Saved entries
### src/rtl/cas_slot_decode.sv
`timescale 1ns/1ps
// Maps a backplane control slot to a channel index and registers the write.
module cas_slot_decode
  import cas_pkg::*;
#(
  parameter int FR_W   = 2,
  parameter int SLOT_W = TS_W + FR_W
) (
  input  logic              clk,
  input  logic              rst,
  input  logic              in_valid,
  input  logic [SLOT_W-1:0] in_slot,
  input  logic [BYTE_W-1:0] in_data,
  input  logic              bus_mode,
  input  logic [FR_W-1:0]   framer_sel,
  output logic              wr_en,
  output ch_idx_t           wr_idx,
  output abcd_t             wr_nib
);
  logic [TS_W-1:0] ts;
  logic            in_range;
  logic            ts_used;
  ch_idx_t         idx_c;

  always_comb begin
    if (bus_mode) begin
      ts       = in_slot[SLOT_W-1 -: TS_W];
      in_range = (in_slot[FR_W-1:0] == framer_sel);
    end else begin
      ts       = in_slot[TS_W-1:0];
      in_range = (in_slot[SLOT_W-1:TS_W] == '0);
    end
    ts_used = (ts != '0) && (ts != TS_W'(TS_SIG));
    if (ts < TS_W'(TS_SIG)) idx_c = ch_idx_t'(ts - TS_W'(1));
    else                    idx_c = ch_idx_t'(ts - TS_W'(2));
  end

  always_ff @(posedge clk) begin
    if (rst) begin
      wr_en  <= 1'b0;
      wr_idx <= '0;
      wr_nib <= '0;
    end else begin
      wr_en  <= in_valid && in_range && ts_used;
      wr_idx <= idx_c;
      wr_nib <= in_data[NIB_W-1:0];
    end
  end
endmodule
...
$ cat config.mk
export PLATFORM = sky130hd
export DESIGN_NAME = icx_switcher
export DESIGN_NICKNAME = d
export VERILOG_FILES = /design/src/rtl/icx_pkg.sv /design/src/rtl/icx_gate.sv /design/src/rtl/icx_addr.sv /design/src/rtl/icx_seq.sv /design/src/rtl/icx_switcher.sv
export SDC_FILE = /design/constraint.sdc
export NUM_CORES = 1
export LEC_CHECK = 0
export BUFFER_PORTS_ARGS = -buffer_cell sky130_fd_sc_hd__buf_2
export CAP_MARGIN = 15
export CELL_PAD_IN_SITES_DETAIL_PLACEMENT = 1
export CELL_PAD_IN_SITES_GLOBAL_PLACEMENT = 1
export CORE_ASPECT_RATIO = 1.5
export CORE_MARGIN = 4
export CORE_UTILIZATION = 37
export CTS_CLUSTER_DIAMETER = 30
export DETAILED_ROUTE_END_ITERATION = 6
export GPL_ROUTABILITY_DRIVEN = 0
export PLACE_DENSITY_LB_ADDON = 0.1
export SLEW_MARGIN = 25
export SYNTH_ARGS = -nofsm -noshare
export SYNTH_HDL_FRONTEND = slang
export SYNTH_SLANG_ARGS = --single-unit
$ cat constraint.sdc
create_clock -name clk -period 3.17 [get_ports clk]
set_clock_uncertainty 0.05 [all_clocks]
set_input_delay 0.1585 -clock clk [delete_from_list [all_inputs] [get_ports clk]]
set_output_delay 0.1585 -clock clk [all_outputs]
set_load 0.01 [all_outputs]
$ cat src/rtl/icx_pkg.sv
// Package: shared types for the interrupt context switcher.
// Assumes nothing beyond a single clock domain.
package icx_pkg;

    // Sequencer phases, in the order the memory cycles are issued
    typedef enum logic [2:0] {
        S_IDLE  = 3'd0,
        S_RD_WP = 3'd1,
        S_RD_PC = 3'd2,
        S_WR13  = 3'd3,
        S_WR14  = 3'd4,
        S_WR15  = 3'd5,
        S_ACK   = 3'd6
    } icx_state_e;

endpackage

* YOUR OBJECTIVE: Of all the entries above, repeat only the lines from the line that has "### src/rtl/cas_slot_decode.sv" to the line that has "logic [TS_W-1:0] ts;", both lines included, exactly.

* RESPONSE TO THE EXERCISE:
### src/rtl/cas_slot_decode.sv
`timescale 1ns/1ps
// Maps a backplane control slot to a channel index and registers the write.
module cas_slot_decode
  import cas_pkg::*;
#(
  parameter int FR_W   = 2,
  parameter int SLOT_W = TS_W + FR_W
) (
  input  logic              clk,
  input  logic              rst,
  input  logic              in_valid,
  input  logic [SLOT_W-1:0] in_slot,
  input  logic [BYTE_W-1:0] in_data,
  input  logic              bus_mode,
  input  logic [FR_W-1:0]   framer_sel,
  output logic              wr_en,
  output ch_idx_t           wr_idx,
  output abcd_t             wr_nib
);
  logic [TS_W-1:0] ts;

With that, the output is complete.